Description of the task: Return every line below exactly, without dropping any.
>>>>>
--- config.mk ---
export PLATFORM = sky130hd
export DESIGN_NAME = cdb_arbiter
export DESIGN_NICKNAME = d
export VERILOG_FILES = /design/src/rtl/cdb_arbiter.sv
export SDC_FILE = /design/constraint.sdc
export NUM_CORES = 1
export LEC_CHECK = 0
export CAP_MARGIN = 20
export CORE_ASPECT_RATIO = 0.6
export CORE_MARGIN = 4
export CORE_UTILIZATION = 50
export DETAILED_ROUTE_END_ITERATION = 10
export GPL_TIMING_DRIVEN = 1
export HOLD_SLACK_MARGIN = 0.05
export PLACE_DENSITY = 0.89
export SETUP_SLACK_MARGIN = 0.1
export SYNTH_ARGS = -nofsm -noshare
export SYNTH_HDL_FRONTEND = slang
export SYNTH_SLANG_ARGS = --single-unit
--- constraint.sdc ---
create_clock -name clk -period 4.45 [get_ports clk]
set_input_delay 1.335 -clock clk [delete_from_list [all_inputs] [get_ports clk]]
set_output_delay 1.335 -clock clk [all_outputs]
set_load 0.01 [all_outputs]
--- src/rtl/cdb_arbiter.sv ---
`default_nettype none
// ============================================================================
// Module      : cdb_arbiter
// Description : Common data bus producer. Each functional unit has a
//               one-entry holding slot. A round-robin arbiter picks at most
//               one occupied slot per cycle and drives the registered
//               BCEN/BClabel/BCdata broadcast. Label 0 means "no producer":
//               results that carry it are accepted and then dropped.
// Revision    : 1.0 - initial release
// ============================================================================
module cdb_arbiter #(
  parameter int N_SRC   = 4,
  parameter int LABEL_W = 5,
  parameter int DATA_W  = 32
) (
  input  logic                       clk,
  input  logic                       nRST,
  input  logic [N_SRC-1:0]           src_valid,
  output logic [N_SRC-1:0]           src_ready,
  input  logic [N_SRC*LABEL_W-1:0]   src_label,
  input  logic [N_SRC*DATA_W-1:0]    src_data,
  output logic                       BCEN,
  output logic [LABEL_W-1:0]         BClabel,
  output logic [DATA_W-1:0]          BCdata
);

  localparam int                c_PTR_W = (N_SRC > 1) ? $clog2(N_SRC) : 1;
  localparam logic [c_PTR_W-1:0] c_LAST = c_PTR_W'(N_SRC - 1);

  // Holding slots, round-robin pointer and broadcast registers
  logic [N_SRC-1:0]   r_holdV;
  logic [LABEL_W-1:0] r_holdLabel [N_SRC];
  logic [DATA_W-1:0]  r_holdData  [N_SRC];
  logic [c_PTR_W-1:0] r_rrPtr;
  logic               r_bcEn;
  logic [LABEL_W-1:0] r_bcLabel;
  logic [DATA_W-1:0]  r_bcData;

  // Arbitration results
  logic               w_found;
  logic [c_PTR_W-1:0] w_win;
  logic [c_PTR_W-1:0] w_nextPtr;
  logic [N_SRC-1:0]   w_grant;
  logic [N_SRC-1:0]   w_accept;

  // Round-robin search: first occupied slot at or after r_rrPtr, with wrap
  always_comb begin
    w_found = 1'b0;
    w_win   = '0;
    for (int k = 0; k < N_SRC; k++) begin
      int j;
      j = int'(r_rrPtr) + k;
      if (j >= N_SRC) j = j - N_SRC;
      if (!w_found && r_holdV[j]) begin
        w_found = 1'b1;
        w_win   = c_PTR_W'(j);
      end
    end
  end

  // One-hot grant and the pointer value that follows the winner
  always_comb begin
    w_grant = '0;
    if (w_found) w_grant[w_win] = 1'b1;
    w_nextPtr = (w_win == c_LAST) ? '0 : w_win + 1'b1;
  end

  // Ready comes only from registered state: empty slot, or slot draining now
  generate
    for (genvar i = 0; i < N_SRC; i++) begin : g_ready
      assign src_ready[i] = !r_holdV[i] || w_grant[i];
      assign w_accept[i]  = src_valid[i] && src_ready[i];
    end
  endgenerate

  // Slot update: capture accepted non-zero labels, otherwise release on grant
  always_ff @(posedge clk or negedge nRST) begin
    if (!nRST) begin
      r_holdV <= '0;
      for (int i = 0; i < N_SRC; i++) begin
        r_holdLabel[i] <= '0;
        r_holdData[i]  <= '0;
      end
    end else begin
      for (int i = 0; i < N_SRC; i++) begin
        if (w_accept[i] && (src_label[i*LABEL_W +: LABEL_W] != '0)) begin
          r_holdV[i]     <= 1'b1;
          r_holdLabel[i] <= src_label[i*LABEL_W +: LABEL_W];
          r_holdData[i]  <= src_data[i*DATA_W +: DATA_W];
        end else if (w_grant[i]) begin
          r_holdV[i] <= 1'b0;
        end
      end
    end
  end

  // Broadcast registers and pointer advance; idle cycles drive zeros
  always_ff @(posedge clk or negedge nRST) begin
    if (!nRST) begin
      r_rrPtr   <= '0;
      r_bcEn    <= 1'b0;
      r_bcLabel <= '0;
      r_bcData  <= '0;
    end else if (w_found) begin
      r_rrPtr   <= w_nextPtr;
      r_bcEn    <= 1'b1;
      r_bcLabel <= r_holdLabel[w_win];
      r_bcData  <= r_holdData[w_win];
    end else begin
      r_bcEn    <= 1'b0;
      r_bcLabel <= '0;
      r_bcData  <= '0;
    end
  end

  assign BCEN    = r_bcEn;
  assign BClabel = r_bcLabel;
  assign BCdata  = r_bcData;

endmodule
`default_nettype wire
<<<<<
Problem solution:
--- config.mk ---
export PLATFORM = sky130hd
export DESIGN_NAME = cdb_arbiter
export DESIGN_NICKNAME = d
export VERILOG_FILES = /design/src/rtl/cdb_arbiter.sv
export SDC_FILE = /design/constraint.sdc
export NUM_CORES = 1
export LEC_CHECK = 0
export CAP_MARGIN = 20
export CORE_ASPECT_RATIO = 0.6
export CORE_MARGIN = 4
export CORE_UTILIZATION = 50
export DETAILED_ROUTE_END_ITERATION = 10
export GPL_TIMING_DRIVEN = 1
export HOLD_SLACK_MARGIN = 0.05
export PLACE_DENSITY = 0.89
export SETUP_SLACK_MARGIN = 0.1
export SYNTH_ARGS = -nofsm -noshare
export SYNTH_HDL_FRONTEND = slang
export SYNTH_SLANG_ARGS = --single-unit
--- constraint.sdc ---
create_clock -name clk -period 4.45 [get_ports clk]
set_input_delay 1.335 -clock clk [delete_from_list [all_inputs] [get_ports clk]]
set_output_delay 1.335 -clock clk [all_outputs]
set_load 0.01 [all_outputs]
--- src/rtl/cdb_arbiter.sv ---
`default_nettype none
// ============================================================================
// Module      : cdb_arbiter
// Description : Common data bus producer. Each functional unit has a
//               one-entry holding slot. A round-robin arbiter picks at most
//               one occupied slot per cycle and drives the registered
//               BCEN/BClabel/BCdata broadcast. Label 0 means "no producer":
//               results that carry it are accepted and then dropped.
// Revision    : 1.0 - initial release
// ============================================================================
module cdb_arbiter #(
  parameter int N_SRC   = 4,
  parameter int LABEL_W = 5,
  parameter int DATA_W  = 32
) (
  input  logic                       clk,
  input  logic                       nRST,
  input  logic [N_SRC-1:0]           src_valid,
  output logic [N_SRC-1:0]           src_ready,
  input  logic [N_SRC*LABEL_W-1:0]   src_label,
  input  logic [N_SRC*DATA_W-1:0]    src_data,
  output logic                       BCEN,
  output logic [LABEL_W-1:0]         BClabel,
  output logic [DATA_W-1:0]          BCdata
);

  localparam int                c_PTR_W = (N_SRC > 1) ? $clog2(N_SRC) : 1;
  localparam logic [c_PTR_W-1:0] c_LAST = c_PTR_W'(N_SRC - 1);

  // Holding slots, round-robin pointer and broadcast registers
  logic [N_SRC-1:0]   r_holdV;
  logic [LABEL_W-1:0] r_holdLabel [N_SRC];
  logic [DATA_W-1:0]  r_holdData  [N_SRC];
  logic [c_PTR_W-1:0] r_rrPtr;
  logic               r_bcEn;
  logic [LABEL_W-1:0] r_bcLabel;
  logic [DATA_W-1:0]  r_bcData;

  // Arbitration results
  logic               w_found;
  logic [c_PTR_W-1:0] w_win;
  logic [c_PTR_W-1:0] w_nextPtr;
  logic [N_SRC-1:0]   w_grant;
  logic [N_SRC-1:0]   w_accept;

  // Round-robin search: first occupied slot at or after r_rrPtr, with wrap
  always_comb begin
    w_found = 1'b0;
    w_win   = '0;
    for (int k = 0; k < N_SRC; k++) begin
      int j;
      j = int'(r_rrPtr) + k;
      if (j >= N_SRC) j = j - N_SRC;
      if (!w_found && r_holdV[j]) begin
        w_found = 1'b1;
        w_win   = c_PTR_W'(j);
      end
    end
  end

  // One-hot grant and the pointer value that follows the winner
  always_comb begin
    w_grant = '0;
    if (w_found) w_grant[w_win] = 1'b1;
    w_nextPtr = (w_win == c_LAST) ? '0 : w_win + 1'b1;
  end

  // Ready comes only from registered state: empty slot, or slot draining now
  generate
    for (genvar i = 0; i < N_SRC; i++) begin : g_ready
      assign src_ready[i] = !r_holdV[i] || w_grant[i];
      assign w_accept[i]  = src_valid[i] && src_ready[i];
    end
  endgenerate

  // Slot update: capture accepted non-zero labels, otherwise release on grant
  always_ff @(posedge clk or negedge nRST) begin
    if (!nRST) begin
      r_holdV <= '0;
      for (int i = 0; i < N_SRC; i++) begin
        r_holdLabel[i] <= '0;
        r_holdData[i]  <= '0;
      end
    end else begin
      for (int i = 0; i < N_SRC; i++) begin
        if (w_accept[i] && (src_label[i*LABEL_W +: LABEL_W] != '0)) begin
          r_holdV[i]     <= 1'b1;
          r_holdLabel[i] <= src_label[i*LABEL_W +: LABEL_W];
          r_holdData[i]  <= src_data[i*DATA_W +: DATA_W];
        end else if (w_grant[i]) begin
          r_holdV[i] <= 1'b0;
        end
      end
    end
  end

  // Broadcast registers and pointer advance; idle cycles drive zeros
  always_ff @(posedge clk or negedge nRST) begin
    if (!nRST) begin
      r_rrPtr   <= '0;
      r_bcEn    <= 1'b0;
      r_bcLabel <= '0;
      r_bcData  <= '0;
    end else if (w_found) begin
      r_rrPtr   <= w_nextPtr;
      r_bcEn    <= 1'b1;
      r_bcLabel <= r_holdLabel[w_win];
      r_bcData  <= r_holdData[w_win];
    end else begin
      r_bcEn    <= 1'b0;
      r_bcLabel <= '0;
      r_bcData  <= '0;
    end
  end

  assign BCEN    = r_bcEn;
  assign BClabel = r_bcLabel;
  assign BCdata  = r_bcData;

endmodule
`default_nettype wire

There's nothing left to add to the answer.